Salvage – This is the auto insurance policy holders property that is turned over tot eh insurance agency in a loss final settlement. Insurance companies will sell the salvage property in hopes to recoup some of its monetary loss due to the loss and settlement.

Second Party – this is the actual insurance company in the auto insurance policy.

Surcharge – This is the amount added to your auto insurance policy premium after a traffic violation or an accident in which you were found to be at fault.

Third Party – This is another person other than the policy holder and auto insurance company who has faced a loss and may be able to collect and be compensated on behalf of the policy holder’s negligence.

Total Loss – This is complete destruction to the insured property of a policy holder. It has been determined that it would be a great sum of money to repair the item rather than replace the insured piece of property to its state prior to the loss.

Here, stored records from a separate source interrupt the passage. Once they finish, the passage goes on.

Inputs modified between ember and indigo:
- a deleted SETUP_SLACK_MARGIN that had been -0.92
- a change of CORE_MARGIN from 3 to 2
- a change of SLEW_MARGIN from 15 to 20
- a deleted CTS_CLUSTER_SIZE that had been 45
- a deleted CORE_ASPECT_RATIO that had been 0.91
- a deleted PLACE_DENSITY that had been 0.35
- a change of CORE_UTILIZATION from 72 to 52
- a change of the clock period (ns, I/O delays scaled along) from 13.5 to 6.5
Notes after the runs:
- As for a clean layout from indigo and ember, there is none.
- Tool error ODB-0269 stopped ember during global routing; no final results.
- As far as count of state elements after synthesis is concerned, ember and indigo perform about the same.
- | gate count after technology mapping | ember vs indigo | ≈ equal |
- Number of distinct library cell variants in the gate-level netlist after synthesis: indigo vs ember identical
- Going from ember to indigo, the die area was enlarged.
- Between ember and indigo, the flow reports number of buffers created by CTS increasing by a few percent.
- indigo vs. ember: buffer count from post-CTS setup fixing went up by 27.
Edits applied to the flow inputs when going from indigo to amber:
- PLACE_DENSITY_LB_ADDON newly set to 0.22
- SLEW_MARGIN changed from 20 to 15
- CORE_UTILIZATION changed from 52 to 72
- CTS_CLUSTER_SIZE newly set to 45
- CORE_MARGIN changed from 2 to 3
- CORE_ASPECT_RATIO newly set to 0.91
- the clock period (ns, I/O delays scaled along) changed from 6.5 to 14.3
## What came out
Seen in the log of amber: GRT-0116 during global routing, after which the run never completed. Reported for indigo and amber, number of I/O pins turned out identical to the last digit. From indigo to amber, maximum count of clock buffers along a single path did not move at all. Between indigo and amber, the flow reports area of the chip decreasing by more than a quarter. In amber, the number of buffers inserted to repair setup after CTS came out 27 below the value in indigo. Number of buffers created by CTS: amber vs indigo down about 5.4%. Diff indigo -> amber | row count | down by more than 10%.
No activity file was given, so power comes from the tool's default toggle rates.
## run 1
Design top, start of the top module:
module top(
    input logic     clk, 
    input logic     SW, 
    input logic     BOOT, 
    input logic [63:0] seed,
    output logic    _48b, 
    output logic    _45a
);
    logic [7:0] read_data;
    logic [5:0] pixel;
    logic newframe; 
    logic [23:0] shift_reg;  
    logic load_sreg;
    logic transmit_pixel;
    logic shift; 
    logic ws2812b_out;
    logic [63:0] pixel_control;
    logic [63:0] next_pixel_control;  
    logic [5:0] pixel_index;  
    logic [1:0] flipper;  
    values u1 (
        .clk         (clk), 
        .rst_n       (SW),  
        .newframe    (newframe), 
        .pixel        (pixel),
        .seed        (seed),
        .read_data     (read_data),
        .debug_grid  ()
    );
    ws2812b u4 (  
        .clk            (clk), 
        .rst_n          (SW),
        .serial_in      (shift_reg[23]),  
        .transmit       (transmit_pixel),  
        .ws2812b_out    (ws2812b_out), 
        .shift          (shift)
    );
    controller u5 (
        .clk            (clk), 
        .rst_n          (SW),
        .load_sreg      (load_sreg), 
        .transmit_pixel (transmit_pixel), 
        .pixel          (pixel),  
        .newframe          (newframe)  
    );
    always_ff @(posedge clk) begin
        if (!SW) begin
            flipper = 2'b00;
            shift_reg <= 24'd0;
        end else begin
        if(newframe) begin
            flipper = flipper + 1;
            if (flipper == 2'b11) begin
                flipper = 2'b00;
            end
        end
        if (load_sreg) begin  
            unique case (flipper)
                2'b00:
                    shift_reg <= { read_data, 16'd0 };
                2'b01:
                    shift_reg <= { 8'd0, read_data, 8'd0 };
                2'b10:
  ...
For scale: ~3300 cells after synthesis, ~69 I/O pins, ~26000 µm² of cells after synthesis.
make LEC_CHECK=0 CAP_MARGIN=20 CELL_PAD_IN_SITES_DETAIL_PLACEMENT=0 CORE_ASPECT_RATIO=1.56 CORE_MARGIN=2 CORE_UTILIZATION=72 CTS_CLUSTER_DIAMETER=205 CTS_CLUSTER_SIZE=96 GPL_TIMING_DRIVEN=1 MIN_ROUTING_LAYER=met1 SETUP_SLACK_MARGIN=-0.58 SLEW_MARGIN=0 TNS_END_PERCENT=20 finish   # period 6.04 ns
run.sh (not shown) runs the stock make flow with config.mk's settings and CLKGATE_MAP_FILE=.
Both conditions hold for run 1: the flow ran to the end and the final layout passed the timing, design-rule and antenna checks.
diff inputs: run 1 => run 2
- a change of SETUP_SLACK_MARGIN from -0.58 to 0.98
- a change of CELL_PAD_IN_SITES_DETAIL_PLACEMENT from 0 to 1
- a deleted CTS_CLUSTER_DIAMETER that had been 205
- a change of CTS_CLUSTER_SIZE from 96 to 29
- a deleted TNS_END_PERCENT that had been 20
- a change of CORE_UTILIZATION from 72 to 15
## What came out
Launch point of the critical path = u1.current_state[32]: run 2; launch point of the critical path = u1.current_state[2]: run 1. Going from run 1 to run 2, core area has increased, share of the cycle needed by the critical path after routing moved down, detailed-routed wire length on met3 grew by 7.4%, first-pass detailed-route iteration total down 2, met3 global-route usage went down 2.7 points. Across both runs, global-route usage was lower for run 2 than for run 1. Re detail-routed via count per cell: run 2 is about 30% down on run 1. Fraction of met1 tracks used by global routing was lower in the run labelled run 2.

Towing Coverage – This is the portion of the auto insurance policy that covers a specified amount for towing services and related labor costs.

Under insured Driver – This is the portion of an auto insurance policy which covers injuries to you caused by a driver without enough insurance to pay for the medical expenses you have incurred from the accident. This is portion of the policy can vary state by state as some states include damage to the car in this section.

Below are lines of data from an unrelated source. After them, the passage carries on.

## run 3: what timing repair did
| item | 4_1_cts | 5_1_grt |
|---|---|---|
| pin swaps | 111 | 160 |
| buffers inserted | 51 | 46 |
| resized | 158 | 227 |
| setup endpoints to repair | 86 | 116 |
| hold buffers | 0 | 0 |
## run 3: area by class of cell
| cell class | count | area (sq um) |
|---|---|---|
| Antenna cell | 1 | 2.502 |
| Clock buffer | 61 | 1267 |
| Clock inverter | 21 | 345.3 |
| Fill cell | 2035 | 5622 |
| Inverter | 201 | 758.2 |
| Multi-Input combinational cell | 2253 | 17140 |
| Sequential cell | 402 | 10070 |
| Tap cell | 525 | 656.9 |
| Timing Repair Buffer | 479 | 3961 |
==> trial 54 <==
// snack
module snack(
    input ps2_data,
    input ps2_clk,
    input clk,
    input [1:0] speed_mode,
    input rst_n,
    input key,
    output hsync,
    output vsync,
    output beep,
    output [3:0] vga_r,
    output [3:0] vga_g,
    output [3:0] vga_b
    );
==> flow/config.mk <==
export PLATFORM = sky130hd
export DESIGN_NAME = snack
export DESIGN_NICKNAME = snack
export VERILOG_FILES = /design/flow/design.v
export SDC_FILE = /design/flow/constraint.sdc
export NUM_CORES = 4
export LEC_CHECK = 0
export ABC_AREA = 1
export CAP_MARGIN = 10
export CELL_PAD_IN_SITES_GLOBAL_PLACEMENT = 2
export CORE_ASPECT_RATIO = 0.76
export CORE_MARGIN = 2
export CORE_UTILIZATION = 29
export GPL_TIMING_DRIVEN = 1
export PLACE_DENSITY_LB_ADDON = 0.1
export SLEW_MARGIN = 20
export TNS_END_PERCENT = 70
==> flow/constraint.sdc <==
create_clock -name core_clock -period 18.4 [get_ports {clk}]
set_input_delay 3.6800 -clock core_clock [delete_from_list [all_inputs] [get_ports {clk}]]
set_output_delay 3.6800 -clock core_clock [all_outputs]
set_load 0.01 [all_outputs]
run.sh (not shown) runs the stock make flow with config.mk's settings and CLKGATE_MAP_FILE=.
==> trial 87 (differences from trial 54) <==
- CAP_MARGIN: 10 -> 20
- CELL_PAD_IN_SITES_GLOBAL_PLACEMENT: 2 -> unset
- CORE_ASPECT_RATIO: 0.76 -> unset
- CORE_UTILIZATION: 29 -> 72
- CTS_CLUSTER_DIAMETER: unset -> 317
- CTS_CLUSTER_SIZE: unset -> 17
- GPL_TIMING_DRIVEN: 1 -> unset
- HOLD_SLACK_MARGIN: unset -> 0.29
- PLACE_DENSITY: unset -> 0.69
- PLACE_DENSITY_LB_ADDON: 0.1 -> unset
- SETUP_SLACK_MARGIN: unset -> -0.38
- TNS_END_PERCENT: 70 -> unset
==> flow/constraint.sdc (replaced) <==
create_clock -name core_clock -period 5.7 [get_ports {clk}]
set_input_delay 1.1400 -clock core_clock [delete_from_list [all_inputs] [get_ports {clk}]]
set_output_delay 1.1400 -clock core_clock [all_outputs]
set_load 0.01 [all_outputs]
==> results.sh <==
# physical design summary
export IMPL_period_used_pct=63.2
export IMPL_die_y_um=285
export IMPL_relSlewSlack_pct=21.7
export IMPL_grt_use_met3_pct=8.78
export IMPL_powerClk_mw=3.02
export IMPL_design_area_sq_um=58900
export IMPL_num_rows=103
export IMPL_status="no timing/DRC/antenna violations"
export IMPL_wl_met2_um=74200
export IMPL_wl_met3_um=18600
export IMPL_crit_start="u1_snack_control.snack_x[5][1]"
# the run above: trial 87

==> results.sh <==
# physical design summary
export IMPL_powerClk_mw=1.62
export IMPL_yosysChipArea_sq_um=57000
export IMPL_ioPinCount=22
export IMPL_wl_met2_um=88400
export IMPL_wl_met3_um=12300
export IMPL_relSlewSlack_pct=21.2
export IMPL_grt_use_met3_pct=4.04
export IMPL_crit_start="control_signal"
export IMPL_maxPowerGroup="the clock network"
export IMPL_num_rows=141
export IMPL_die_y_um=390
export IMPL_status="no timing/DRC/antenna violations"
export IMPL_period_used_pct=30.7
# the run above: trial 54



==> inputs of v19 <==
Starting RTL as in the previous note.
clock: 61.2 ns
lec_check: 0
cap_margin: 20
core_margin: 2
core_utilization: 25
slew_margin: 20
==> v4 (differences from v19) <==
- ABC_AREA: unset -> 1
- CORE_UTILIZATION: 25 -> 68
- CTS_CLUSTER_DIAMETER: unset -> 232
==> flow/constraint.sdc (replaced) <==
create_clock -name core_clock -period 16.4 [get_ports {clk}]
set_input_delay 3.2800 -clock core_clock [delete_from_list [all_inputs] [get_ports {clk}]]
set_output_delay 3.2800 -clock core_clock [all_outputs]
set_load 0.01 [all_outputs]
==> v33 (differences from v19) <==
- CORE_UTILIZATION: 25 -> 40
- GPL_TIMING_DRIVEN: unset -> 0
- SETUP_SLACK_MARGIN: unset -> 2.43
==> flow/constraint.sdc (replaced) <==
create_clock -name core_clock -period 40.0 [get_ports {clk}]
set_input_delay 8.0000 -clock core_clock [delete_from_list [all_inputs] [get_ports {clk}]]
set_output_delay 8.0000 -clock core_clock [all_outputs]
set_load 0.01 [all_outputs]
==> v16 (differences from v19) <==
- ABC_AREA: unset -> 1
- CORE_UTILIZATION: 25 -> 65
- CTS_CLUSTER_SIZE: unset -> 80
- MAX_ROUTING_LAYER: unset -> met4
- MIN_ROUTING_LAYER: unset -> met1
- SETUP_SLACK_MARGIN: unset -> 5.0
==> flow/constraint.sdc (replaced) <==
create_clock -name core_clock -period 40.0 [get_ports {clk}]
set_input_delay 8.0000 -clock core_clock [delete_from_list [all_inputs] [get_ports {clk}]]
set_output_delay 8.0000 -clock core_clock [all_outputs]
set_load 0.01 [all_outputs]
==> results <==
Against v19, the synthesized area of v4 is larger by 3.6%.
Cell count: v19 is higher than v16 (6.3%).
The lowest clock skew belongs to v16, the highest to v33.
Global-route usage, lowest first: v19, v33, v16, v4.
Die area: v4 < v16 < v33 < v19.
In critical path depth, v33 and v16 do not differ.
Count of clock-buffer cells in the layout is the same in v19 and v4.
Routed wire length, lowest first: v16, v4, v19, v33.


==> try-fjord: inputs <==
Starting RTL as in the previous note.
==> flow/design.v (excerpt) <==
module snack(
    input ps2_data,
    input ps2_clk,
    input clk,
    input [1:0] speed_mode,
    input rst_n,
    input key,
    output hsync,
    output vsync,
    output beep,
    output [3:0] vga_r,
    output [3:0] vga_g,
    output [3:0] vga_b
    );
    wire key_r,key_l,key_u,key_d;
    PS2 ps2(.clk(clk),.rst(!rst_n),.ps2_clk(ps2_clk),.ps2_data(ps2_data),.up(key_u),.left(key_l),.right(key_r),.down(key_d));
    wire [9:0] col;
    wire [8:0] row;
    wire [9:0] box_x;
    wire [8:0] box_y;
    wire drive;
    wire snake_r;
    wire snake_head;
    snack_control u1_snack_control(
        .clk(clk),
        .rst_n(rst_n),
        .key_r(key_r),
        .key_l(key_l),
        .key_u(key_u),
        .key_d(key_d),
        .box_x(box_x),
        .box_y(box_y),
        .x_pos(col),
        .y_pos(row),
        .speed_mode(speed_mode),
        .drive(drive),
        .snack_r(snake_r),
        .snake_head(snake_head)
                  );
    random_box u1_random_box(
        .clk(clk),
        .rst_n(rst_n),
        .drive(drive), 
        .box_x(box_x), 
        .box_y(box_y)
    );
    wire [11:0] pixel;
    wire rdn;
    reg control_signal;
    wire [3:0]vga_r1;
    wire [3:0]vga_g1;
    wire [3:0]vga_b1;
    wire hsync1;
    wire vsync1;
    wire [3:0]vga_r2;
    wire [3:0]vga_g2;
    wire [3:0]vga_b2;
    wire hsync2;
    wire vsync2;
    VGA vga0(
        .clk(clk),
        .rst(!rst_n),
        .R(vga_r1),
        .G(vga_g1),
        .B(vga_b1),
        .HS(hsync1),
        .VS(vsync1),
        .row(row),
        .col(col),
        .rdn(rdn),
        .Din(pixel)
    );
    assign vga_r2 = 4'h0;
    assign vga_g2 = 4'h0;
    assign vga_b2 = 4'h0;
    assign hsync2 = 1'b0;
    assign vsync2 = 1'b0;
    draw_snake draw(
        .clk(clk),
        .rdn(rdn),
        .row(row),
        .col(col),
        .rst_n(rst_n),
        .box_x(box_x),
        .box_y(box_y),
        .pixel(pixel),
        .snake_r(snake_r),
  ...
Settings: LEC_CHECK=0, CAP_MARGIN=20, CORE_ASPECT_RATIO=0.75, CORE_MARGIN=2, CORE_UTILIZATION=57, CTS_CLUSTER_SIZE=30, GPL_TIMING_DRIVEN=1, PLACE_DENSITY_LB_ADDON=0.09, SETUP_SLACK_MARGIN=3.62, SLEW_MARGIN=20, TNS_END_PERCENT=90; clock period 12.4 ns.
==> try-onyx (differences from try-fjord) <==
==> flow/config.mk (replaced) <==
export PLATFORM = sky130hd
export DESIGN_NAME = snack
export DESIGN_NICKNAME = snack
export VERILOG_FILES = /design/flow/design.v
export SDC_FILE = /design/flow/constraint.sdc
export NUM_CORES = 4
export LEC_CHECK = 0
export CAP_MARGIN = 20
export CORE_MARGIN = 2
export CORE_UTILIZATION = 40
export SLEW_MARGIN = 20
==> flow/constraint.sdc (replaced) <==
create_clock -name core_clock -period 8.48 [get_ports {clk}]
set_input_delay 1.6960 -clock core_clock [delete_from_list [all_inputs] [get_ports {clk}]]
set_output_delay 1.6960 -clock core_clock [all_outputs]
set_load 0.01 [all_outputs]
==> try-maple (differences from try-fjord) <==
==> flow/config.mk (replaced) <==
export PLATFORM = sky130hd
export DESIGN_NAME = snack
export DESIGN_NICKNAME = snack
export VERILOG_FILES = /design/flow/design.v
export SDC_FILE = /design/flow/constraint.sdc
export NUM_CORES = 4
export LEC_CHECK = 0
export CAP_MARGIN = 20
export CORE_MARGIN = 2
export CORE_UTILIZATION = 70
export CTS_CLUSTER_SIZE = 18
export PLACE_DENSITY_LB_ADDON = 0.19
export SETUP_SLACK_MARGIN = 1.68
export SLEW_MARGIN = 20
==> flow/constraint.sdc (replaced) <==
create_clock -name core_clock -period 5.7 [get_ports {clk}]
set_input_delay 1.1400 -clock core_clock [delete_from_list [all_inputs] [get_ports {clk}]]
set_output_delay 1.1400 -clock core_clock [all_outputs]
set_load 0.01 [all_outputs]
==> results.yml <==
# generated from flow reports
power:
  p_clk_frac: 0.410
  p_switching_mw: 3.859
  p_comb_mw: 2.51
  power.clock.total_mw: 4.93
finish:
  nonClkBufAreaFrac: 0.01834
  clk_share: 0.04345
  num-nonclk-buffers: 125
  syn_to_final_growth_pct: 6.479
routing:
  routed-wl-met2_um: 71870
  antenna_cells: 0
floorplan:
  fp.dieW_um: 284.3
critical_path:
  path_depth: 15
  arrival_ns: 4.54
status:
  outcome: "complete, no violations"
global_route:
  grt_use_total: 0.4033
# the run above: try-maple

==> results.yml <==
# generated from flow reports
finish:
  num-nonclk-buffers: 80
  syn_to_final_growth_pct: 7.052
  nonClkBufAreaFrac: 0.01186
  clk_share: 0.04396
power:
  p_switching_mw: 2.635
  power.clock.total_mw: 3.37
clock_tree:
  clkSinkCount: 584
status:
  outcome: "complete, no violations"
critical_path:
  path_depth: 11
# the run above: try-onyx

==> results.yml <==
# generated from flow reports
power:
  p_switching_mw: 1.774
  p_clk_frac: 0.410
  power.clock.total_mw: 2.27
  p_comb_mw: 1.16
floorplan:
  fp.dieW_um: 362.6
finish:
  num-nonclk-buffers: 81
  layout.area.comb_um2: 38210
routing:
  routed-wl-met2_um: 69120
  antenna_cells: 0
status:
  outcome: "complete, no violations"
critical_path:
  arrival_ns: 5.11
# the run above: try-fjord

No activity file was given, so power comes from the tool's default toggle rates.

Uninsured Driver or Motorist – This is the portion of the auto insurance policy which covers injuries to you caused by a driver who was without liability insurance at the time of the accident. Uninsured driver or motorist coverage comes in two different sections; uninsured motorist bodily injury and uninsured motorist property damage. Uninsured motorist bodily injury coverage covers the injuries to you or any passenger in your vehicle when there is an accident with an uninsured driver. Uninsured motorist property damage coverage covers the cost for the property damage to your vehicle when there is an accident with an identified uninsured driver. Uninsured driver or motorist coverage must be offered when you purchase the required liability coverage for your vehicle. You must sign a declination waiver if you decline Uninsured driver or motorist coverage. The majority of states require drivers to carry some form of uninsured motorist coverage. Some states include damages to your car in this coverage.

Vehicle Identification Number or VIN – A VIN is a 17 letter and number combination that is the identification of the specific vehicle. It will identify the make, modem and year of the automobile. This number is typically located on the driver’s side window on the dash. It can also be found on the vehicles registration and title.